<file path="config.mk">
export PLATFORM = sky130hd
export DESIGN_NAME = rv_iommu_rec_wr
export DESIGN_NICKNAME = d
export VERILOG_FILES = /design/src/rtl/axi_pkg.sv /design/src/rtl/rv_iommu_pkg.sv /design/src/rtl/rv_iommu_rec_wr.sv
export SDC_FILE = /design/constraint.sdc
export NUM_CORES = 1
export LEC_CHECK = 0
export ABC_AREA = 1
export BUFFER_PORTS_ARGS = -buffer_cell sky130_fd_sc_hd__buf_2
export CAP_MARGIN = 0
export CORE_AREA = 2 2 265 267
export CTS_CLUSTER_DIAMETER = 200
export DETAILED_ROUTE_END_ITERATION = 6
export DIE_AREA = 0 0 267 269
export PLACE_DENSITY = 0.46
export SLEW_MARGIN = 20
export SYNTH_ARGS = -nofsm -noshare
export SYNTH_HDL_FRONTEND = slang
export SYNTH_SLANG_ARGS = --single-unit
export TNS_END_PERCENT = 10
</file>
<file path="constraint.sdc">
create_clock -name clk_i -period 2.4 [get_ports clk_i]
set_clock_uncertainty 0.15 [all_clocks]
set_input_delay 0.48 -clock clk_i [delete_from_list [all_inputs] [get_ports clk_i]]
set_output_delay 0.48 -clock clk_i [all_outputs]
set_load 0.05 [all_outputs]
</file>
<file path="src/rtl/axi_pkg.sv">
// +----------------------------------------------------------------------------+
// | Package : axi_pkg                                                          |
// | Brief   : AXI4 encodings and 64-bit address/data channel structs shared    |
// |           by the IOMMU memory-side masters and their interface wrapper.    |
// | Rev     : 1.0                                                              |
// +----------------------------------------------------------------------------+
`default_nettype none

package axi_pkg;

  localparam int unsigned ID_W   = 4;
  localparam int unsigned ADDR_W = 64;
  localparam int unsigned DATA_W = 64;
  localparam int unsigned STRB_W = DATA_W / 8;

  localparam logic [1:0] BURST_FIXED = 2'b00;
  localparam logic [1:0] BURST_INCR  = 2'b01;
  localparam logic [1:0] BURST_WRAP  = 2'b10;

  localparam logic [1:0] RESP_OKAY   = 2'b00;
  localparam logic [1:0] RESP_EXOKAY = 2'b01;
  localparam logic [1:0] RESP_SLVERR = 2'b10;
  localparam logic [1:0] RESP_DECERR = 2'b11;

  typedef struct packed {
    logic [ID_W-1:0]   id;
    logic [ADDR_W-1:0] addr;
    logic [7:0]        len;
    logic [2:0]        size;
    logic [1:0]        burst;
    logic              lock;
    logic [3:0]        cache;
    logic [2:0]        prot;
    logic [3:0]        qos;
  } aw_chan_t;

  typedef aw_chan_t ar_chan_t;

  typedef struct packed {
    logic [DATA_W-1:0] data;
    logic [STRB_W-1:0] strb;
    logic              last;
  } w_chan_t;

  typedef struct packed {
    logic [ID_W-1:0] id;
    logic [1:0]      resp;
  } b_chan_t;

  typedef struct packed {
    logic [ID_W-1:0]   id;
    logic [DATA_W-1:0] data;
    logic [1:0]        resp;
    logic              last;
  } r_chan_t;

  typedef struct packed {
    aw_chan_t aw;
    logic     aw_valid;
    w_chan_t  w;
    logic     w_valid;
    logic     b_ready;
    ar_chan_t ar;
    logic     ar_valid;
    logic     r_ready;
  } req_t;

  typedef struct packed {
    logic    aw_ready;
    logic    ar_ready;
    logic    w_ready;
    logic    b_valid;
    b_chan_t b;
    logic    r_valid;
    r_chan_t r;
  } resp_t;

endpackage

`default_nettype wire

</file>
<file path="src/rtl/rv_iommu_pkg.sv">
// +----------------------------------------------------------------------------+
// | Package : rv_iommu_pkg                                                     |
// | Brief   : Per-requestor AXI IDs used by the data-structures interface      |
// |           wrapper to route W/B traffic back to its masters.                |
// | Rev     : 1.0                                                              |
// +----------------------------------------------------------------------------+
`default_nettype none

package rv_iommu_pkg;

  localparam logic [axi_pkg::ID_W-1:0] AXI_ID_CQ     = 4'd0;
  localparam logic [axi_pkg::ID_W-1:0] AXI_ID_FQ     = 4'd1;
  localparam logic [axi_pkg::ID_W-1:0] AXI_ID_MSI_IG = 4'd2;
  localparam logic [axi_pkg::ID_W-1:0] AXI_ID_MRIF   = 4'd3;

endpackage

`default_nettype wire

</file>
<file path="src/rtl/rv_iommu_rec_wr.sv">
// +----------------------------------------------------------------------------+
// | Module  : rv_iommu_rec_wr                                                  |
// | Brief   : Single-outstanding AXI write master committing one fixed-size    |
// |           record as a single INCR burst (AW, then W beats, then B).        |
// |           Optional B-wait timeout: define RV_IOMMU_REC_WR_TIMEOUT_EN.      |
// | Rev     : 1.0                                                              |
// +----------------------------------------------------------------------------+
`default_nettype none

module rv_iommu_rec_wr
  import axi_pkg::*;
  import rv_iommu_pkg::*;
#(
  parameter type               axi_req_t      = axi_pkg::req_t,
  parameter type               axi_rsp_t      = axi_pkg::resp_t,
  parameter logic [ID_W-1:0]   AXI_ID         = AXI_ID_CQ,
  parameter int unsigned       N_BEATS        = 4,
  parameter int unsigned       TIMEOUT_CYCLES = 1024
) (
  input  logic                   clk_i,
  input  logic                   rst_ni,
  input  logic                   req_valid_i,
  output logic                   req_ready_o,
  input  logic [63:0]            req_addr_i,
  input  logic [64*N_BEATS-1:0]  req_data_i,
  output logic                   done_o,
  output logic                   error_o,
  output logic                   timeout_o,
  output axi_req_t               mem_req_o,
  input  axi_rsp_t               mem_resp_i
);

  localparam int unsigned       CNT_W     = (N_BEATS > 1) ? $clog2(N_BEATS) : 1;
  localparam logic [CNT_W-1:0]  LAST_BEAT = CNT_W'(N_BEATS - 1);

  if (N_BEATS < 1 || N_BEATS > 8 || TIMEOUT_CYCLES < 1) begin : g_param_check
    $error("rv_iommu_rec_wr: N_BEATS must be 1..8 and TIMEOUT_CYCLES >= 1");
  end

  typedef enum logic [2:0] {
    ST_IDLE,
    ST_AW,
    ST_W,
`ifdef RV_IOMMU_REC_WR_TIMEOUT_EN
    ST_DRAIN,
`endif
    ST_B
  } state_e;

  state_e                 state;
  logic                   req_ready;
  logic                   aw_valid;
  logic                   w_valid;
  logic                   b_ready;
  logic                   done;
  logic                   error;
  logic [63:0]            addr;
  logic [64*N_BEATS-1:0]  data;
  logic [CNT_W-1:0]       beat_cnt;

`ifdef RV_IOMMU_REC_WR_TIMEOUT_EN
  localparam int unsigned      TO_W     = $clog2(TIMEOUT_CYCLES + 1);
  localparam logic [TO_W-1:0]  TO_LIMIT = TO_W'(TIMEOUT_CYCLES - 1);
  logic [TO_W-1:0] to_cnt;
  logic            timeout;
  assign timeout_o = timeout;
`else
  assign timeout_o = 1'b0;
`endif

  // Transaction sequencer: one record at a time, every handshake-facing output registered
  always_ff @(posedge clk_i or negedge rst_ni) begin
    if (!rst_ni) begin
      state     <= ST_IDLE;
      req_ready <= 1'b1;
      aw_valid  <= 1'b0;
      w_valid   <= 1'b0;
      b_ready   <= 1'b0;
      done      <= 1'b0;
      error     <= 1'b0;
      addr      <= '0;
      data      <= '0;
      beat_cnt  <= '0;
`ifdef RV_IOMMU_REC_WR_TIMEOUT_EN
      to_cnt    <= '0;
      timeout   <= 1'b0;
`endif
    end else begin
      done  <= 1'b0;
      error <= 1'b0;
`ifdef RV_IOMMU_REC_WR_TIMEOUT_EN
      timeout <= 1'b0;
`endif
      case (state)
        ST_IDLE: begin
          if (req_valid_i) begin
            // Records are 8-byte aligned; low address bits are ignored
            addr      <= {req_addr_i[63:3], 3'b000};
            data      <= req_data_i;
            req_ready <= 1'b0;
            aw_valid  <= 1'b1;
            state     <= ST_AW;
          end
        end
        ST_AW: begin
          if (mem_resp_i.aw_ready) begin
            aw_valid <= 1'b0;
            w_valid  <= 1'b1;
            beat_cnt <= '0;
            state    <= ST_W;
          end
        end
        ST_W: begin
          if (mem_resp_i.w_ready) begin
            if (beat_cnt == LAST_BEAT) begin
              w_valid <= 1'b0;
              b_ready <= 1'b1;
              state   <= ST_B;
`ifdef RV_IOMMU_REC_WR_TIMEOUT_EN
              to_cnt  <= '0;
`endif
            end else begin
              beat_cnt <= beat_cnt + 1'b1;
            end
          end
        end
        ST_B: begin
          // A B landing on the limit cycle wins over the timeout
          if (mem_resp_i.b_valid) begin
            b_ready   <= 1'b0;
            done      <= 1'b1;
            error     <= (mem_resp_i.b.resp != RESP_OKAY);
            req_ready <= 1'b1;
            state     <= ST_IDLE;
          end
`ifdef RV_IOMMU_REC_WR_TIMEOUT_EN
          else if (to_cnt == TO_LIMIT) begin
            done    <= 1'b1;
            error   <= 1'b1;
            timeout <= 1'b1;
            state   <= ST_DRAIN;
          end else begin
            to_cnt <= to_cnt + 1'b1;
          end
`endif
        end
`ifdef RV_IOMMU_REC_WR_TIMEOUT_EN
        ST_DRAIN: begin
          // Swallow the late B silently; completion was already reported
          if (mem_resp_i.b_valid) begin
            b_ready   <= 1'b0;
            req_ready <= 1'b1;
            state     <= ST_IDLE;
          end
        end
`endif
        default: state <= ST_IDLE;
      endcase
    end
  end

  // AXI request assembly: fixed burst shape, beat data selected by the beat counter
  always_comb begin
    mem_req_o          = '0;
    mem_req_o.aw_valid = aw_valid;
    mem_req_o.aw.id    = AXI_ID;
    mem_req_o.aw.addr  = addr;
    mem_req_o.aw.len   = 8'(N_BEATS - 1);
    mem_req_o.aw.size  = 3'd3;
    mem_req_o.aw.burst = BURST_INCR;
    mem_req_o.w_valid  = w_valid;
    mem_req_o.w.data   = data[64*beat_cnt +: 64];
    mem_req_o.w.strb   = '1;
    mem_req_o.w.last   = (beat_cnt == LAST_BEAT);
    mem_req_o.b_ready  = b_ready;
  end

  assign req_ready_o = req_ready;
  assign done_o      = done;
  assign error_o     = error;

  logic unused_inputs;
  assign unused_inputs = ^{req_addr_i[2:0], mem_resp_i.ar_ready, mem_resp_i.r_valid,
                           mem_resp_i.r, mem_resp_i.b.id};

endmodule

`default_nettype wire

</file>
==> flow_summary.yaml <==
detailed_routing:
  wl_met2_mm: 26.0
  met3_length_mm: 3.28
  drtPass1Iterations: 5
  wl_per_cell_um: 14.7
  wl_met1_mm: 23.0
  vias_per_cell: 4.06
  drcViolationCount: 0
  drt-total-wl_mm: 53.6
  via_count: 14800
  initialDrtViolationCount: 758
  topRoutingLayerUsed: "met5"
  antenna_left: 0
sta:
  hold_viol: 0
  drv_slew: 0
  tightest_slew_ns: 0.693
  post-route-min-period_ns: 2.68
  fin_setup_tns_ns: -13.26
  period_share_pct: 112
  slew_headroom_pct: 53.8
  fmaxAchievable_mhz: 373
  rsz0062_at_grt: "true"
  fin_ws_ns: -0.280
  setup_viol: 65
power:
  sequentialPowerShare_pct: 27.8
  swShare_pct: 48.0
  p_sw_mw: 16.5
  p_per_area_mw_per_mm2: 1470
  power.leakage_nw: 12.4
  p_comb_share_pct: 54.0
  internal_power_mw: 17.9
  clockPowerShare_pct: 18.2
  peakVddDrop_uv: 883
cells_and_area:
  postLayoutCoreUtil_pct: 33.9
  final_common_cell: "nand2_1"
  register_area_sq_mm: 0.00819
  layout_common_cells: "nand2_1 (967), buf_2 (390), dfrtp_1 (324), dlygate4sd3_1 (309), conb_1 (136)"
  finalNonFillerCells: 3652
  nets: 3091
  final_area_sq_mm: 0.0235
  drive_gt1_share_pct: 22.9
  area_delta_synth_final_pct: 54.7
  multi_input_area_sq_mm: 0.00595
  nFillCells: 7209
worst_hold_path:
  hold-path-cell-count: 3
  min_to: "data[137]"
  min_from: "req_data_i[137]"
  hold_class: "input pin to flip-flop"
yosys:
  ys_warn_count: 0
  syn_area_per_cell_sq_um: 7.92
  synth-seq-cells: 327
  yosys.area.top_type: "dfrtp_1"
  synth_top_area_share_pct: 53.8
  yosysSeqAreaShare_pct: 53.9
  synth_cell_types: 22
  synthCells: 1916
  syn_area_sq_mm: 0.0152
  synth.top_cells.by_area: "dfrtp_1 (54%), nand2_1 (24%), buf_4 (7.1%)"
global_routing:
  antenna_found_initial: 5
  track_usage_pct: 14.5
  grt_pass1_vias: 15200
  grt_first_pass_wirelength_mm: 82.4
  grt_start_max_net_pins: 134
  gr-total-overflow: 0
job:
  maxCapViolCount: 0
placement:
  placed_cell_area_sq_mm: 0.0185
  dp_cells: 3260
  place.gp.congestion: 0.800
  dp_hpwl_mm: 34.9
  portBuffers: 456
clock_tree:
  numCtsBuffers: 41
  cts_max_level: 2
  clkTransAtPathRegs_ns: 0.06
  clock_path_buffers: 3
  tritoncts: "done"
  clock_latency_ns: 0.54
  ctsRootBufferMaster: "clkbuf_16"
  cts_sinks: 327
setup_path:
  crit_type: "flip-flop to output port"
  r2r_end: "addr[37]"
  rrSetupSlack_ns: 0.36
  worst_ep_arrival_time_ns: 2.05
  r2r_start: "state[0]"
  critPathCaptureType: "output port"
  reg2reg_depth: 7
  path_cells: "clkinv_8, bufbuf_16, nor2_1, o22ai_1, buf_4"
  cp-start-kind: "flip-flop"
  crit_start: "beat_cnt[0]"
  required_ns: 1.77
  crit_fanout: 14
  crit_slowest_cell: "dfrtp_4"
  max_stage_delay_ns: 0.54
run_status:
  status: "complete, but fails checks"
  violations: "setup timing"
floorplan:
  start_util_pct: 21.9
  io_pins: 673
  dieArea_sq_mm: 0.0718
  fp.dieH_um: 269
  coreArea_sq_mm: 0.0693
  num_rows: 97
  fp.dieW_um: 267
-- critical path: cells and delay by family (launching register included) --
| kind | cells | cell delay, ns |
|---|---|---|
| buffers and inverters | 3 | 0.66 |
| DFF | 1 | 0.54 |
| and+or+nand+nor | 1 | 0.05 |
| AOI/OAI and AO/OA | 1 | 0.23 |
-- synth_stat cells (all sizes together) --
cell and number:
a21oi 2, buf 213, clkbuf 38, conb 2, dfrtp 326, dfstp 1
ha 5, inv 18, nand2 968, nand3 4, nand4 1, nor2 134
o211ai 1, o21ai 138, o21bai 2, o22ai 63
-- routing by layer --
metal	GRT usage (%)	vias up
met4	4.21	6
met5	0	-
met2	25.1	488
li1	-	7237
met1	18.0	7009
met3	3.42	88
-- logic make-up after synthesis --
logic type	share of synthesized area [%]
buffers and inverters	10.8
AO/OA/AOI/OAI	7.36
adder cells (fa/ha/maj)	0.412
flip-flops	53.9
other	0.0495
AND/OR/NAND/NOR	27.4
-- what timing repair did --
item                       CTS  global route
pin swaps                   13            23
hold endpoints to repair   339             1
hold buffers               308             1
setup endpoints to repair   65            65
cloned                       4             1
setup buffers                3             2
gates resized for setup    104            45
-- power groups by stage --
| stage | Combinational [mW] | Clock, mW | Sequential [mW] |
|---|---|---|---|
| floorplan | 10.3 | 0 | 10.9 |
| global placement | 16.8 | 0 | 9.53 |
| detailed placement | 16.9 | 0 | 9.57 |
| CTS | 18.5 | 6.51 | 9.57 |
| global route | 20.2 | 6.73 | 9.92 |
| finish | 18.6 | 6.28 | 9.58 |
-- final cells by class --
class,instances,area share [%]
diodes,3,0.0320
clock buffers,56,4.95
clock inverters,15,0.837
inverters,18,0.378
multi-input cells,1454,25.4
flip-flops and latches,327,34.9
well taps,940,5.01
repair buffers,839,28.5
-- worst max path at each step --
stage	end	slack, ns	depth (start not counted)
after floorplan	mem_req_o[124]	0.004	6
after global placement	mem_req_o[142]	0.17	5
after detailed placement	mem_req_o[142]	0.18	5
after CTS	mem_req_o[143]	-0.37	5
after global routing	mem_req_o[125]	-0.36	5
final	mem_req_o[107]	-0.28	5
-- state kept, by name, indices dropped and copies added, names as in the netlist --
name and count:
req_ready_o 1, state 2, data 256, done_o 1, error_o 1, b_ready 1, aw_valid 1, addr 61
beat_cnt 2, w_valid 1
-- through the flow --
| step | power [mW] | setup slack [ns] | hold slack [ns] |
|---|---|---|---|
| after floorplan | 21.2 | 0.00391 | 0.0344 |
| after CTS | 34.6 | -0.372 | 0.000443 |
| after global placement | 26.3 | 0.173 | 0.272 |
| after global routing | 36.8 | -0.361 | 0.0140 |
| after detailed placement | 26.5 | 0.176 | 0.275 |
| final | 34.4 | -0.280 | 0.0362 |
No activity file was read; power rests on OpenSTA's default activity.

● ASSIGNMENT
Ending with the line containing "AXI4 encodings and", please print exactly the lines of the material above from its first line onward, and nothing else.

● TASK RESPONSE
<file path="config.mk">
export PLATFORM = sky130hd
export DESIGN_NAME = rv_iommu_rec_wr
export DESIGN_NICKNAME = d
export VERILOG_FILES = /design/src/rtl/axi_pkg.sv /design/src/rtl/rv_iommu_pkg.sv /design/src/rtl/rv_iommu_rec_wr.sv
export SDC_FILE = /design/constraint.sdc
export NUM_CORES = 1
export LEC_CHECK = 0
export ABC_AREA = 1
export BUFFER_PORTS_ARGS = -buffer_cell sky130_fd_sc_hd__buf_2
export CAP_MARGIN = 0
export CORE_AREA = 2 2 265 267
export CTS_CLUSTER_DIAMETER = 200
export DETAILED_ROUTE_END_ITERATION = 6
export DIE_AREA = 0 0 267 269
export PLACE_DENSITY = 0.46
export SLEW_MARGIN = 20
export SYNTH_ARGS = -nofsm -noshare
export SYNTH_HDL_FRONTEND = slang
export SYNTH_SLANG_ARGS = --single-unit
export TNS_END_PERCENT = 10
</file>
<file path="constraint.sdc">
create_clock -name clk_i -period 2.4 [get_ports clk_i]
set_clock_uncertainty 0.15 [all_clocks]
set_input_delay 0.48 -clock clk_i [delete_from_list [all_inputs] [get_ports clk_i]]
set_output_delay 0.48 -clock clk_i [all_outputs]
set_load 0.05 [all_outputs]
</file>
<file path="src/rtl/axi_pkg.sv">
// +----------------------------------------------------------------------------+
// | Package : axi_pkg                                                          |
// | Brief   : AXI4 encodings and 64-bit address/data channel structs shared    |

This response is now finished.